Stored items:
From an optimization exercise on the open Yosys and OpenROAD flow, aimed at small area and few clock cycles; shortcuts taken in it are not production practice. At most, simulation tests tie the RTL to the original design; equivalence was not proved. The RTL of runs 2 and 4 was laid out without a check of its function.

## flow/design.v (module list and top-level ports; edited modules follow where they fit)
// module cv32e40p_clock_gate: 8 lines
// module cv32e41s_sffr: 18 lines
// module cv32e41s_sffs: 18 lines
// module cv32e41s_alert: 35 lines
// module cv32e41s_alignment_buffer: 396 lines
// module cv32e41s_alu: 173 lines
// module cv32e41s_alu_b_cpop: 12 lines
// module cv32e41s_b_decoder: 289 lines
// module cv32e41s_clic_int_controller: 74 lines
// module cv32e41s_compressed_decoder: 284 lines
// module cv32e41s_controller: 161 lines
// module cv32e41s_controller_bypass: 160 lines
// module cv32e41s_controller_fsm: 771 lines
// module cv32e41s_cs_registers: 2767 lines
// module cv32e41s_csr: 70 lines
// module cv32e41s_data_obi_interface: 78 lines
// module cv32e41s_debug_triggers: 337 lines
// module cv32e41s_decoder: 190 lines
// module cv32e41s_div: 174 lines
// module cv32e41s_dummy_instr: 103 lines
// module cv32e41s_ex_stage: 282 lines
// module cv32e41s_ff_one: 52 lines
// module cv32e41s_i_decoder: 303 lines
// module cv32e41s_id_stage: 441 lines
// module cv32e41s_if_stage: 413 lines
// module cv32e41s_incore: 807 lines
// module cv32e41s_instr_obi_interface: 122 lines
// module cv32e41s_int_controller: 56 lines
// module cv32e41s_lfsr: 39 lines
// module cv32e41s_load_store_unit: 480 lines
// module cv32e41s_lsu_response_filter: 95 lines
// module cv32e41s_m_decoder: 87 lines
// module cv32e41s_mpu_test: 210 lines
// module cv32e41s_mpu_test_data: 210 lines
// module cv32e41s_mult: 134 lines
// module cv32e41s_obi_integrity_fifo: 104 lines
// module cv32e41s_pc_check: 125 lines
// module cv32e41s_pc_target: 31 lines
// module cv32e41s_pma: 63 lines
// module cv32e41s_pmp: 189 lines
// module cv32e41s_pmp_walker_64: 238 lines
// module cv32e41s_prefetch_unit: 100 lines
// module cv32e41s_prefetcher: 82 lines
// module cv32e41s_rchk_check: 22 lines
// module cv32e41s_register_file: 74 lines
// module cv32e41s_register_file_ecc: 42 lines
// module cv32e41s_register_file_wrapper: 46 lines
// module cv32e41s_sequencer: 248 lines
// module cv32e41s_sleep_unit: 44 lines
// module cv32e41s_wb_stage: 80 lines
// module cv32e41s_wpt: 85 lines
// module cv32e41s_write_buffer: 63 lines
// module cv32e41s_xpmp: 143 lines
module cv32e41s_incore 
#(
  parameter                             LIB                                     = 0,
  parameter logic RV32                                    = RV32I,
  parameter logic [1:0] B_EXT                                   = B_NONE,
  parameter logic [1:0] M_EXT                                   = M,
  parameter bit                         DEBUG                                   = 1,
  parameter logic [31:0]                DM_REGION_START                         = 32'hF0000000,
  parameter logic [31:0]                DM_REGION_END                           = 32'hF0003FFF,
  parameter int                         DBG_NUM_TRIGGERS                        = 1,
  parameter int                         PMA_NUM_REGIONS                         = 0,
  parameter logic [PMA_NUM_REGIONS*68-1:0]                   PMA_CFG            = '0,
  parameter bit                         CLIC                                    = 0,
  parameter int unsigned                CLIC_ID_WIDTH                           = 5,
  parameter int unsigned                CLIC_INTTHRESHBITS                      = 8,
  parameter int unsigned                PMP_GRANULARITY                         = 0,
  parameter int                         PMP_NUM_REGIONS                         = 0,
  parameter logic [PMP_NUM_REGIONS*8-1:0]                   PMP_PMPNCFG_RV     = '0,
  parameter logic [PMP_NUM_REGIONS*32-1:0]                PMP_PMPADDR_RV     = '0,
  // ...
==> flow/run.sh <==
#!/bin/bash
# synth_recipe.tcl (not shown) runs the flow's synth.tcl, then flattens the netlist and writes it again
# the make line also repeats each setting of config.mk as NAME=value (left out here)
make -C /OpenROAD-flow-scripts/flow DESIGN_CONFIG=/design/flow/config.mk WORK_HOME=/design/flow/orfs CLKGATE_MAP_FILE= SYNTH_SCRIPT=/design/flow/synth_recipe.tcl finish
==> flow/config.mk <==
export PLATFORM = sky130hd
export DESIGN_NAME = cv32e41s_incore
export DESIGN_NICKNAME = cv32e41s_incore
export VERILOG_FILES = /design/flow/design.v
export SDC_FILE = /design/flow/constraint.sdc
export NUM_CORES = 8
export LEC_CHECK = 0
export ABC_AREA = 1
export CAP_MARGIN = 25
export CORE_MARGIN = 2
export CORE_UTILIZATION = 40
export CTS_BUF_LIST = sky130_fd_sc_hd__clkbuf_4 sky130_fd_sc_hd__clkbuf_8
export CTS_CLUSTER_SIZE = 30
export SLEW_MARGIN = 25
==> flow/constraint.sdc <==
create_clock -name core_clock -period 20.0 [get_ports {clk_i}]
set_input_delay 4.0000 -clock core_clock [delete_from_list [all_inputs] [get_ports {clk_i}]]
set_output_delay 4.0000 -clock core_clock [all_outputs]
set_load 0.01 [all_outputs]
==> results_dict.tcl, run 1 <==
set metrics [dict create \
    num-nets-final 22885 \
    ys_async_sr_fraction_pct 59.58 \
    timing.critical_path.from_type "flop" \
    seq-cell-share_pct 34.62 \
    tritoncts.num_buffers 448 \
    clkTransAtPathRegs_ps 60 \
    ys_warn_count 347 \
    synth_seq_cells 2454 \
    placedInstanceArea_um2 181900 \
    cts_tree "yes" \
    floorplan.tapcells 5663 \
    met1_track_demand_over_resource_pct 55.55 \
    diodes 64 \
    reg2reg_to "ex_stage_i.div.div_i.remainder_q[24]" \
    yosys.area_share.adder_pct 8.200 \
    synth_simple_gate_area_share_pct 16.29 \
    hold_path_class "reg2reg" \
    top_register "register_file_wrapper_i.register_file_i.mem_q" \
    ant_nets 0 \
    layout.non_clock_inverters 2249 \
    slew_limit_fails 0 \
    synth.lib_cells_used.distinct 93 \
    status "complete, no violations" \
    max_ffs_per_register 992 \
]
Testbench counts, summed over its fixed seeds: cycles 1,166,485.
==> module cv32e41s_instr_obi_interface, before the edit <==
module cv32e41s_instr_obi_interface 
#(  parameter int unsigned MAX_OUTSTANDING = 2
 )
(
  input  logic           clk,
  input  logic           rst_n,
  input  logic           trans_valid_i,
  output logic           trans_ready_o,
  input  obi_inst_req_t  trans_i,
  output logic           resp_valid_o,           
  output obi_inst_resp_t resp_o,
  output logic           integrity_err_o,        
  output logic           protocol_err_o,         
  input xsecure_ctrl_t   xsecure_ctrl_i,
  input   cv32e41s_if_c_obi_instr_master_i  c_obi_instr_if_ma_i,
  output  cv32e41s_if_c_obi_instr_master_o  c_obi_instr_if_ma_o
);
  obi_if_state_e state_q, next_state;
  logic [12:0]          achk;                          
  logic                 gntpar_err;                    
  logic                 rvalidpar_err_resp;            
  logic                 gntpar_err_resp;               
  logic                 rchk_err_resp;                 
  logic                 integrity_resp;                
  logic                 protocol_err;                  
  assign resp_valid_o       = c_obi_instr_if_ma_i.s_rvalid.rvalid;
  always_comb begin
    resp_o                = c_obi_instr_if_ma_i.resp_payload;
    resp_o.integrity_err  = rvalidpar_err_resp || gntpar_err_resp || rchk_err_resp;
    resp_o.integrity      = integrity_resp;
  end
  obi_inst_req_t        obi_a_req_q;
  always_comb
  begin
    next_state = state_q;
    case(state_q)
      TRANSPARENT:
      begin
        if (c_obi_instr_if_ma_o.s_req.req && !c_obi_instr_if_ma_i.s_gnt.gnt) begin
          next_state = REGISTERED;
        end
      end  
      REGISTERED:
      begin
        if (c_obi_instr_if_ma_i.s_gnt.gnt) begin
          next_state = TRANSPARENT;
        end
      end  
      default: ;
    endcase
  end
  always_comb
  begin
    if (state_q == TRANSPARENT) begin
      c_obi_instr_if_ma_o.s_req.req        = trans_valid_i;                 
      c_obi_instr_if_ma_o.req_payload      = trans_i;
      c_obi_instr_if_ma_o.req_payload.achk = achk;
    end else begin
      c_obi_instr_if_ma_o.s_req.req   = 1'b1;                               
      c_obi_instr_if_ma_o.req_payload = obi_a_req_q;
    end
  end
  always_comb begin
    achk = {
      ^{8'b0},                                          
      ^{8'b0},                                          
      ^{8'b0},                                          
      ^{8'b0},                                          
      ~^{c_obi_instr_if_ma_o.req_payload.dbg},
      ^{6'b0},                                          
      ^{8'b0},                                          
      ~^{4'b1111, 1'b0},                                 
      ~^{c_obi_instr_if_ma_o.req_payload.prot[2:0], c_obi_instr_if_ma_o.req_payload.memtype[1:0]},
      ^{c_obi_instr_if_ma_o.req_payload.addr[31:24]},
      ^{c_obi_instr_if_ma_o.req_payload.addr[23:16]},
      ^{c_obi_instr_if_ma_o.req_payload.addr[15:8]},
      ^{c_obi_instr_if_ma_o.req_payload.addr[7:2], 2'b00}  
    };
  end
 assign  c_obi_instr_if_ma_o.s_req.reqpar = !c_obi_instr_if_ma_o.s_req.req;
  always_ff @(posedge clk, negedge rst_n)
  begin
    if(rst_n == 1'b0)
    begin
      state_q       <= TRANSPARENT;
      obi_a_req_q   <= OBI_INST_REQ_RESET_VAL;
    end
    else
    begin
      state_q       <= next_state;
      if ((state_q == TRANSPARENT) && (next_state == REGISTERED)) begin
        obi_a_req_q <= c_obi_instr_if_ma_o.req_payload;
      end
    end
  end
  assign trans_ready_o = (state_q == TRANSPARENT);
  assign gntpar_err = (c_obi_instr_if_ma_i.s_gnt.gnt == c_obi_instr_if_ma_i.s_gnt.gntpar);
  cv32e41s_obi_integrity_fifo
  #(
      .MAX_OUTSTANDING   (MAX_OUTSTANDING)
   )
  integrity_fifo_i
  (
    .clk                (clk                              ),
    .rst_n              (rst_n                            ),
    .gntpar_err_i       (gntpar_err                       ),
    .trans_integrity_i  (trans_i.integrity                ),
    .trans_we_i         (1'b0                             ),
    .xsecure_ctrl_i     (xsecure_ctrl_i                   ),
    .gntpar_err_resp_o  (gntpar_err_resp                  ),
    .integrity_resp_o   (integrity_resp                   ),
    .rchk_err_resp_o    (rchk_err_resp                    ),
    .protocol_err_o     (protocol_err                     ),
    .obi_req_i          (c_obi_instr_if_ma_o.s_req.req       ),
    .obi_gnt_i          (c_obi_instr_if_ma_i.s_gnt.gnt       ),
    .obi_rvalid_i       (c_obi_instr_if_ma_i.s_rvalid.rvalid ),
    .obi_resp_i         (resp_o                           )
  );
  assign rvalidpar_err_resp = (c_obi_instr_if_ma_i.s_rvalid.rvalid == c_obi_instr_if_ma_i.s_rvalid.rvalidpar);
  assign integrity_err_o = rchk_err_resp || rvalidpar_err_resp || gntpar_err;
  assign protocol_err_o  = protocol_err;
endmodule
==> inputs of run 2 (changes only) <==
--- a/flow/design.v
+++ b/flow/design.v
@@ -9894,6 +9894,7 @@
     end else begin
       c_obi_instr_if_ma_o.s_req.req   = 1'b1;                               
       c_obi_instr_if_ma_o.req_payload = obi_a_req_q;
+      c_obi_instr_if_ma_o.req_payload.achk = achk;                           
     end
   end
   always_comb begin
==> flow/flow/run.sh (new file) <==
#!/bin/bash
# Layout flow: the standard flow (standard synthesis, floorplan, placement, routing),
# with clock tree synthesis told not to add dummy loads and to use small clock buffers.
# Full tool output goes to flow_standard.log in the work folder (ORFS also keeps its
# per-step logs under orfs/logs/).
set -euo pipefail
export CTS_ARGS="-sink_clustering_enable -repair_clock_nets -dont_use_dummy_load -buf_list {sky130_fd_sc_hd__clkbuf_4 sky130_fd_sc_hd__clkbuf_8} -sink_clustering_size 30"
bash standard.sh finish > flow_standard.log 2>&1
==> flow/standard.sh (new file) <==
#!/bin/bash
# synth_recipe.tcl (not shown) runs the flow's synth.tcl, then flattens the netlist and writes it again
# the make line also repeats each setting of config.mk as NAME=value (left out here)
make -C /OpenROAD-flow-scripts/flow DESIGN_CONFIG=/design/flow/config.mk WORK_HOME=/design/flow/orfs CLKGATE_MAP_FILE= SYNTH_SCRIPT=/design/flow/synth_recipe.tcl "${@:-finish}"
--- a/flow/config.mk
+++ b/flow/config.mk
@@ -9,6 +9,4 @@
 export CAP_MARGIN = 25
 export CORE_MARGIN = 2
 export CORE_UTILIZATION = 40
-export CTS_BUF_LIST = sky130_fd_sc_hd__clkbuf_4 sky130_fd_sc_hd__clkbuf_8
-export CTS_CLUSTER_SIZE = 30
 export SLEW_MARGIN = 25
removed: flow/run.sh
==> run 2 against run 1 <==
Non-clock buffer count shrank 50. Critical path type unchanged. Critical path depth shrank 4. Wire length shrank 2.8%. Hold slack gained 14 ps.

PROBLEM DESCRIPTION: Return exactly, and only, the lines above starting at the line that contains "cv32e41s_if_stage: 413 lines" and ending at the line that contains "parameter logic [1:0] M_EXT".

OUTPUT BELOW:
// module cv32e41s_if_stage: 413 lines
// module cv32e41s_incore: 807 lines
// module cv32e41s_instr_obi_interface: 122 lines
// module cv32e41s_int_controller: 56 lines
// module cv32e41s_lfsr: 39 lines
// module cv32e41s_load_store_unit: 480 lines
// module cv32e41s_lsu_response_filter: 95 lines
// module cv32e41s_m_decoder: 87 lines
// module cv32e41s_mpu_test: 210 lines
// module cv32e41s_mpu_test_data: 210 lines
// module cv32e41s_mult: 134 lines
// module cv32e41s_obi_integrity_fifo: 104 lines
// module cv32e41s_pc_check: 125 lines
// module cv32e41s_pc_target: 31 lines
// module cv32e41s_pma: 63 lines
// module cv32e41s_pmp: 189 lines
// module cv32e41s_pmp_walker_64: 238 lines
// module cv32e41s_prefetch_unit: 100 lines
// module cv32e41s_prefetcher: 82 lines
// module cv32e41s_rchk_check: 22 lines
// module cv32e41s_register_file: 74 lines
// module cv32e41s_register_file_ecc: 42 lines
// module cv32e41s_register_file_wrapper: 46 lines
// module cv32e41s_sequencer: 248 lines
// module cv32e41s_sleep_unit: 44 lines
// module cv32e41s_wb_stage: 80 lines
// module cv32e41s_wpt: 85 lines
// module cv32e41s_write_buffer: 63 lines
// module cv32e41s_xpmp: 143 lines
module cv32e41s_incore 
#(
  parameter                             LIB                                     = 0,
  parameter logic RV32                                    = RV32I,
  parameter logic [1:0] B_EXT                                   = B_NONE,
  parameter logic [1:0] M_EXT                                   = M,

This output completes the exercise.